ASSIGNED TASK: Only the lines from the one containing "vias_per_cell 5.768 \" through the one containing "finalPower_mw 1.424 \" should be printed, exactly as they appear below, with both ends included.

------ DATA FOR ANALYSIS

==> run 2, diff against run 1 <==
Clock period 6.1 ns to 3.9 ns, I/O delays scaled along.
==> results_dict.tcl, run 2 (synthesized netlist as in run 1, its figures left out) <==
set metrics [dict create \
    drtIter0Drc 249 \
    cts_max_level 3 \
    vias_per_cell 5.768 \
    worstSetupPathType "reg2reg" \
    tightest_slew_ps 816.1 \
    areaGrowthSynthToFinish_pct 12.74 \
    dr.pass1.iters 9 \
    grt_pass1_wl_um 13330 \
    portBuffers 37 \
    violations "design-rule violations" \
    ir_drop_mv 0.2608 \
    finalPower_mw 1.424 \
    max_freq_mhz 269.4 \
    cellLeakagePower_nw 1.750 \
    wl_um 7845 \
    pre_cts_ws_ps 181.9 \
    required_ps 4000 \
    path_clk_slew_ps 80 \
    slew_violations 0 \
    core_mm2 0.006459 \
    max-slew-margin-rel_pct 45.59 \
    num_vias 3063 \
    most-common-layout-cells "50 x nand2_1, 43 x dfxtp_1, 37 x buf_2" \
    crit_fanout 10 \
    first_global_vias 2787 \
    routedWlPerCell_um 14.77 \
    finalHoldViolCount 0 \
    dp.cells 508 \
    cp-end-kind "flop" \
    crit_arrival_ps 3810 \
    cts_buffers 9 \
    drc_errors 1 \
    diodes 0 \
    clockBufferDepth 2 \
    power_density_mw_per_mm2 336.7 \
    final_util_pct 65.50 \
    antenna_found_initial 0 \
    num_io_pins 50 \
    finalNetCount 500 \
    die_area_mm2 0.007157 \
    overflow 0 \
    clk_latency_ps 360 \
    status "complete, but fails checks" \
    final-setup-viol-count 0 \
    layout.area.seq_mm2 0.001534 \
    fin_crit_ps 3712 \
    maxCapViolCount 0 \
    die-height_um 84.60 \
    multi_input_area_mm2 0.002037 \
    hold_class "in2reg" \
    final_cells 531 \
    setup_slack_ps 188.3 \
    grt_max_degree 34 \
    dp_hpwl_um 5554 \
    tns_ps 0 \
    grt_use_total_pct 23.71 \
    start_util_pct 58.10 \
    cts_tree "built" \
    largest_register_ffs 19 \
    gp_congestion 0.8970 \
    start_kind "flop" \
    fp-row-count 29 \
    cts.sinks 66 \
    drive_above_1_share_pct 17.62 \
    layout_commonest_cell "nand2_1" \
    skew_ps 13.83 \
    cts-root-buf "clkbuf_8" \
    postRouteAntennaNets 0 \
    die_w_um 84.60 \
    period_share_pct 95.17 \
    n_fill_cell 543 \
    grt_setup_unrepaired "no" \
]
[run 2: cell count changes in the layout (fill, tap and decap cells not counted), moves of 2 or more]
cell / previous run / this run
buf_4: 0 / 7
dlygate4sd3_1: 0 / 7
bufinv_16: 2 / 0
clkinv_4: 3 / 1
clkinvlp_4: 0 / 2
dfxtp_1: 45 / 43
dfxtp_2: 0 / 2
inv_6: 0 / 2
File: src/sv/xtea_pkg.sv
// ----------------------------------------------------------------------------
// xtea_pkg
// shared types, constants and the round mixing function of the xtea core
// ----------------------------------------------------------------------------
package xtea_pkg;

    localparam logic [31:0] ROUND_STEP = 32'h9E37_79B9;
    localparam int KEY_WORDS = 4;
    localparam int CFG_IDX_W = 2;

    typedef enum logic
    {
        CMD_ENCRYPT = 1'b0,
        CMD_DECRYPT = 1'b1
    } cmd_t;

    typedef struct packed
    {
        logic        command;
        logic [31:0] word_first;
        logic [31:0] word_second;
    } in_word_t;

    typedef struct packed
    {
        logic [31:0] result_first;
        logic [31:0] result_second;
    } out_word_t;

    // data handed from one cell to the next
    typedef struct packed
    {
        logic        cmd;
        logic [31:0] v0;
        logic [31:0] v1;
    } xtea_stage_t;

    typedef logic [KEY_WORDS-1:0][31:0] key_t;

    function automatic logic [31:0] xtea_mix(input logic [31:0] x);
        return ((x << 4) ^ (x >> 5)) + x;
    endfunction

endpackage

File: src/sv/xtea_cell.sv
// ----------------------------------------------------------------------------
// xtea_cell
// one feistel half-round; updates one half of the block and passes it on
// ----------------------------------------------------------------------------
module xtea_cell #(
    parameter int          PHASE   = 0,
    parameter logic [31:0] ENC_SUM = 32'h0,
    parameter logic [31:0] DEC_SUM = 32'h0
) (
    input  logic                 clk,
    input  logic                 rst_n,
    input  logic                 valid_in,
    input  xtea_pkg::xtea_stage_t stage_in,
    input  xtea_pkg::key_t       key,
    output logic                 valid_out,
    output xtea_pkg::xtea_stage_t stage_out
);
    import xtea_pkg::*;

    // encrypt: phase 0 updates v0, phase 1 updates v1; decrypt the reverse
    localparam logic [1:0] ENC_IDX = (PHASE == 0) ? ENC_SUM[1:0] : ENC_SUM[12:11];
    localparam logic [1:0] DEC_IDX = (PHASE == 0) ? DEC_SUM[12:11] : DEC_SUM[1:0];

    logic          valid_reg;
    xtea_stage_t   stage_reg;
    xtea_stage_t   stage_next;
    logic          is_enc;
    logic          upd_v0;
    logic [31:0]   src;
    logic [31:0]   dst;
    logic [31:0]   sum;
    logic [31:0]   kw;
    logic [31:0]   delta;
    logic [31:0]   dst_new;

    always_comb
    begin
        is_enc  = (stage_in.cmd == CMD_ENCRYPT);
        upd_v0  = is_enc ? (PHASE == 0) : (PHASE != 0);
        src     = upd_v0 ? stage_in.v1 : stage_in.v0;
        dst     = upd_v0 ? stage_in.v0 : stage_in.v1;
        sum     = is_enc ? ENC_SUM : DEC_SUM;
        kw      = is_enc ? key[ENC_IDX] : key[DEC_IDX];
        delta   = xtea_mix(src) ^ (sum + kw);
        dst_new = is_enc ? (dst + delta) : (dst - delta);
        stage_next = stage_in;
        if (upd_v0)
        begin
            stage_next.v0 = dst_new;
        end
        else
        begin
            stage_next.v1 = dst_new;
        end
    end

    always_ff @(posedge clk or negedge rst_n)
    begin
        if (!rst_n)
        begin
            valid_reg <= 1'b0;
        end
        else
        begin
            valid_reg <= valid_in;
        end
    end

    always_ff @(posedge clk)
    begin
        stage_reg <= stage_next;
    end

    assign valid_out = valid_reg;
    assign stage_out = stage_reg;

    // the half that is not updated passes through untouched
    a_hold_other: assert property (@(posedge clk) disable iff (!rst_n)
        (valid_out && (stage_out.cmd == CMD_ENCRYPT) == (PHASE == 0))
            |-> stage_out.v1 == $past(stage_in.v1))
        else $error("xtea_cell: v1 changed in a v0 half-round");

    a_hold_v0: assert property (@(posedge clk) disable iff (!rst_n)
        (valid_out && (stage_out.cmd == CMD_ENCRYPT) != (PHASE == 0))
            |-> stage_out.v0 == $past(stage_in.v0))
        else $error("xtea_cell: v0 changed in a v1 half-round");

    a_cmd_kept: assert property (@(posedge clk) disable iff (!rst_n)
        valid_out |-> (stage_out.cmd == $past(stage_in.cmd)) && $past(valid_in))
        else $error("xtea_cell: command or valid not carried");

endmodule

File: config.mk
export PLATFORM = sky130hd
export DESIGN_NAME = xtea_cell
export DESIGN_NICKNAME = d
export VERILOG_FILES = /design/src/sv/xtea_pkg.sv /design/src/sv/xtea_cell.sv
export SDC_FILE = /design/constraint.sdc
export NUM_CORES = 1
export LEC_CHECK = 0
export BUFFER_PORTS_ARGS = -buffer_cell sky130_fd_sc_hd__buf_2
export CORE_ASPECT_RATIO = 0.7
export CORE_UTILIZATION = 52
export DETAILED_ROUTE_END_ITERATION = 10
export GPL_ROUTABILITY_DRIVEN = 0
export PLACE_DENSITY = 0.83
export SKIP_LAST_GASP = 1
export SLEW_MARGIN = 20
export SYNTH_ARGS = -nofsm -noshare
export SYNTH_HDL_FRONTEND = slang
export SYNTH_SLANG_ARGS = --single-unit
File: constraint.sdc
create_clock -name clk -period 0.8 [get_ports clk]
set_input_delay 0.04 -clock clk [delete_from_list [all_inputs] [get_ports clk]]
set_output_delay 0.04 -clock clk [all_outputs]
set_load 0.01 [all_outputs]
==> impl_metrics.env, run 1 <==
export IMPL_outcome="stopped before the end"
export IMPL_stop_stage="global routing (5_1_grt)"
export IMPL_error_message="[ERROR GRT-0116] Global routing finished with congestion. Check the congestion regions in the DRC Viewer."
export IMPL_postSynth_asyncResetShare=0.01515
export IMPL_die_w_um=146.0
export IMPL_root_buffer="clkbuf_16"
export IMPL_clk_path_buf_depth=2
export IMPL_overflow=2
export IMPL_yosysWarnings=0
export IMPL_synth_edf_count=0
export IMPL_ys_ff_latch=66
export IMPL_synthDistinctLibCells=72
export IMPL_grtUsageTotal=0.7823
export IMPL_syn_num_nets=1220
export IMPL_place_hpwl_um=26550
export IMPL_die_h_um=102.8
export IMPL_grt_pass1_wl_um=86710
export IMPL_netlist_area_um2=7550
export IMPL_pre_cts_ws_ns=-5.084
export IMPL_synth_cells=956
export IMPL_synth_ff_type="dfxtp_1"
export IMPL_yosysSeqAreaShare=0.1757
export IMPL_cts_htree_levels=3
export IMPL_floorplan_initialDensity=0.5372
export IMPL_rows=36
export IMPL_synth_avg_cell_area_um2=7.897
export IMPL_grt_max_degree=39
export IMPL_port_buffers=165
export IMPL_cts_buffers=9
export IMPL_ios=262
export IMPL_grt_pass1_vias=13643
export IMPL_cts_sinks=66
==> metrics by stage <==
step	instances	instance area (µm²)	util
CTS	1685	12920	0.9195
detailed placement	1605	11150	0.7935
global placement	1605	11150	0.7935
floorplan	956	7831	-
==> cell usage after synthesis (22+ instances only) <==
library cell / number / area share
xnor2_1: 95 / 0.11
nor2b_1: 22 / 0.018
nand2_1: 100 / 0.050
a21oi_1: 78 / 0.052
nand3_1: 22 / 0.015
o21ai_0: 62 / 0.041
a21o_1: 35 / 0.035
clkbuf_1: 27 / 0.013
nor2_1: 53 / 0.026
dfxtp_1: 65 / 0.17
inv_1: 28 / 0.014
xor2_1: 47 / 0.055
ha_1: 66 / 0.11
mux2_2: 34 / 0.051
==> kinds of logic after synthesis <==
kind of cell	count (synthesis)	share of synthesized area
mux	42	0.06298
fa+ha+maj	68	0.1147
simple gates	277	0.1801
flops	66	0.1757
xor+xnor	148	0.1826
buf+inv	66	0.03331
compound gates	289	0.2506
==> per-layer routing <==
metal  overflow  global-route usage
met1          0              0.7807
met2          1              0.9455
met3          0              0.6615
met4          1              0.7372
met5          0              0.4438
==> timing repair <==
action	CTS
hold buffers	9
cloned	1
hold endpoints to repair	18
setup buffers	55
endpoints found under the setup margin	123
pin swaps	105
gates resized for setup	196
==> inputs of run 2 (changes only) <==
- CORE_ASPECT_RATIO: 0.7 -> unset
- CORE_UTILIZATION: 52 -> 40
- PLACE_DENSITY: 0.83 -> unset
- PLACE_DENSITY_LB_ADDON: unset -> 0.15
==> impl_metrics.env, run 2 <==
export IMPL_synth_avg_cell_area_um2=7.897
export IMPL_floorplan_initialDensity=0.4146
export IMPL_power_density_nw_per_um2=3321
export IMPL_overflow=0
export IMPL_ios=262
export IMPL_setup_ws_ns=-4.407
export IMPL_clockPowerShare=0.086
export IMPL_worstSetupPathType="in2reg"
export IMPL_cts_buffers=9
export IMPL_num_vias=9854
export IMPL_synth_edf_count=0
export IMPL_synth_cells=956
export IMPL_grt_max_degree=30
export IMPL_p_sw_mw=19.61
export IMPL_power_frac_comb=0.793
export IMPL_violations="negative hold slack, negative setup slack"
export IMPL_arrival_ns=5.42
export IMPL_p_total_mw=45.79
export IMPL_rows=49
export IMPL_slew_limit_headroom=0.6170
export IMPL_holdWs_ns=-0.05285
export IMPL_ys_ff_latch=66
export IMPL_slowest_delay_ns=0.34
export IMPL_synth_ff_type="dfxtp_1"
export IMPL_final_cell_mix="372 x buf_4, 140 x buf_2, 78 x nand2_1"
export IMPL_core_area_um2=18210
export IMPL_cts_sinks=66
export IMPL_cp_common_cell="buf_4"
export IMPL_outcome="finished with violations"
export IMPL_drtIter0Drc=860
export IMPL_clk_path_buf_depth=2
export IMPL_die_area_um2=19430
export IMPL_netlist_area_um2=7550
export IMPL_clock_fmax_mhz=192.1
export IMPL_grt_setup_unrepaired="true"
export IMPL_synth_most_common_cell="nand2_1"
export IMPL_hold_buffers=10
export IMPL_syn_num_nets=1220
export IMPL_crit_path_end_kind="flop"
export IMPL_grtUsageTotal=0.2919
export IMPL_die_h_um=139.4
export IMPL_grt_pass1_wl_um=44700
export IMPL_tightest_slew_ns=0.5656
export IMPL_drc=0
export IMPL_clk_pin_slew_ns=0.05
export IMPL_irDropWorstVdd_uv=1385
export IMPL_via_per_inst=5.663
export IMPL_cp_required_ns=1.01
export IMPL_synth_top_area_frac=0.1724
export IMPL_drive_gt1_frac=0.5619
export IMPL_pre_cts_ws_ns=-4.676
export IMPL_drtPass1Iterations=5
export IMPL_synthTopCellsByCount="100 x nand2_1, 95 x xnor2_1, 78 x a21oi_1"
export IMPL_routed_wl_um=34440
export IMPL_cts_htree_levels=3
export IMPL_p_sw_frac=0.4283
export IMPL_antenna_found_initial=0
export IMPL_synth_largest_area_cell="dfxtp_1"
export IMPL_p_seq_frac=0.121
export IMPL_hold_class="in2reg"
export IMPL_cts_tree="yes"
export IMPL_nets=1770
export IMPL_antenna_cells=0
export IMPL_place_hpwl_um=22700
export IMPL_finalSetupViolCount=93
export IMPL_synthTopCellsByArea="dfxtp_1 17%, xnor2_1 11%, ha_1 11%, xor2_1 5.5%, a21oi_1 5.2%"
export IMPL_grt_pass1_vias=8837
export IMPL_yosysWarnings=0
export IMPL_worst_path_max_delay_cell="ha_2"
export IMPL_min_period_over_period=6.508
export IMPL_root_buffer="clkbuf_16"
export IMPL_p_leak_nw=6.606
export IMPL_place_inst=1651
export IMPL_worstPathMaxFanout=7
export IMPL_instances_no_fill=1740
export IMPL_final_max_slew_viol_count=0
export IMPL_wire_per_inst_um=19.79
export IMPL_largest_register_ffs=65
export IMPL_syn2layout_area_growth_pct=82.62
export IMPL_port_buffers=165
export IMPL_fin_crit_ns=5.207
export IMPL_maxCapViolations=0
export IMPL_ant_nets=0
export IMPL_final_common_cell="buf_4"
export IMPL_yosysSeqAreaShare=0.1757
export IMPL_start_kind="input pin"
export IMPL_hold_violations=10
export IMPL_die_w_um=139.4
export IMPL_synthDistinctLibCells=72
export IMPL_p_int_mw=26.18
export IMPL_postSynth_asyncResetShare=0.01515
## run 2: cell counts after synthesis
No cell type changed its count.
## run 2: cell families (layout without fill, tap and decap cells)
logic type / Yosys count / count (layout) / synth area share
AOI/OAI and AO/OA: 289 / 289 / 0.2506
muxes: 42 / 42 / 0.06298
xor gates and xnor gates: 148 / 148 / 0.1826
adders and majority gates: 68 / 68 / 0.1147
DFF: 66 / 66 / 0.1757
and+or+nand+nor: 277 / 277 / 0.1801
buffers and inverters: 66 / 621 / 0.03331
## run 2: area by class of cell
cell class	instances	area, µm²
Clock buffer	13	250.2
Clock inverter	3	40.04
Fill cell	1184	4422
Inverter	29	121.4
Multi-Input combinational cell	824	7430
Sequential cell	66	1356
Tap cell	229	286.5
Timing Repair Buffer	576	4303
## run 2: power by group through the flow
stage	sequential, mW	combinational (mW)	clock, mW
global placement	5.33	26.5	0
global route	5.68	38.2	4.11
CTS	5.28	29.3	3.93
floorplan	6.25	14.0	0
detailed placement	5.33	26.8	0
finish	5.54	36.3	3.92
## run 2: layer usage
metal | vias to the layer above | track usage | wire [µm] | part of all wire
li1 | 4544 | - | - | -
met1 | 4666 | 0.4049 | 14220 | 0.41
met2 | 528 | 0.4517 | 15880 | 0.46
met3 | 116 | 0.05058 | 2816 | 0.082
met4 | 0 | 0.1047 | 1520 | 0.044
met5 | - | 0 | 0 | 0
## run 2: final timing paths
check                             start               endpoint  slack, ns  depth (start not counted)
max in group asynchronous         rst_n    valid_out$_DFF_PN0_       0.16                          3
min in group asynchronous         rst_n    valid_out$_DFF_PN0_       0.53                          3
worst min-delay path       stage_in[18]  stage_out[18]$_DFF_P_      -0.05                          3
worst max-delay path       stage_in[64]  stage_out[27]$_DFF_P_      -4.41                         30
## run 2: critical path: cells and delay by family
| family | cells | cell delay (ns) |
|---|---|---|
| compound gates | 13 | 2.32 |
| xor+xnor | 4 | 0.74 |
| fa+ha+maj | 2 | 0.58 |
| buf+inv | 9 | 1.33 |
| mux | 1 | 0.33 |
| simple gates | 1 | 0.06 |
## run 2: stage by stage
| step | cell area [µm²] | utilization | TNS (ns) |
|---|---|---|---|
| after floorplan | 7831 | - | -210.79 |
| after global placement | 11280 | 0.6194 | -231.66 |
| after detailed placement | 11280 | 0.6194 | -236.49 |
| after CTS | 12540 | 0.6889 | -198.56 |
| after global routing | 13790 | 0.7572 | -224.25 |
| final | 13790 | 0.7572 | -216.19 |
## run 2: timing repair
| action | 4_1_cts | 5_1_grt |
|---|---|---|
| endpoints found under the setup margin | 118 | 130 |
| hold endpoints to repair | 21 | 10 |
| gates resized for setup | 118 | 212 |
| cloned | 2 | 0 |
| setup buffers | 43 | 37 |
| pin swaps | 76 | 110 |
No activity file was read; power rests on OpenSTA's default activity.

------------

WORKED SOLUTION:
    vias_per_cell 5.768 \
    worstSetupPathType "reg2reg" \
    tightest_slew_ps 816.1 \
    areaGrowthSynthToFinish_pct 12.74 \
    dr.pass1.iters 9 \
    grt_pass1_wl_um 13330 \
    portBuffers 37 \
    violations "design-rule violations" \
    ir_drop_mv 0.2608 \
    finalPower_mw 1.424 \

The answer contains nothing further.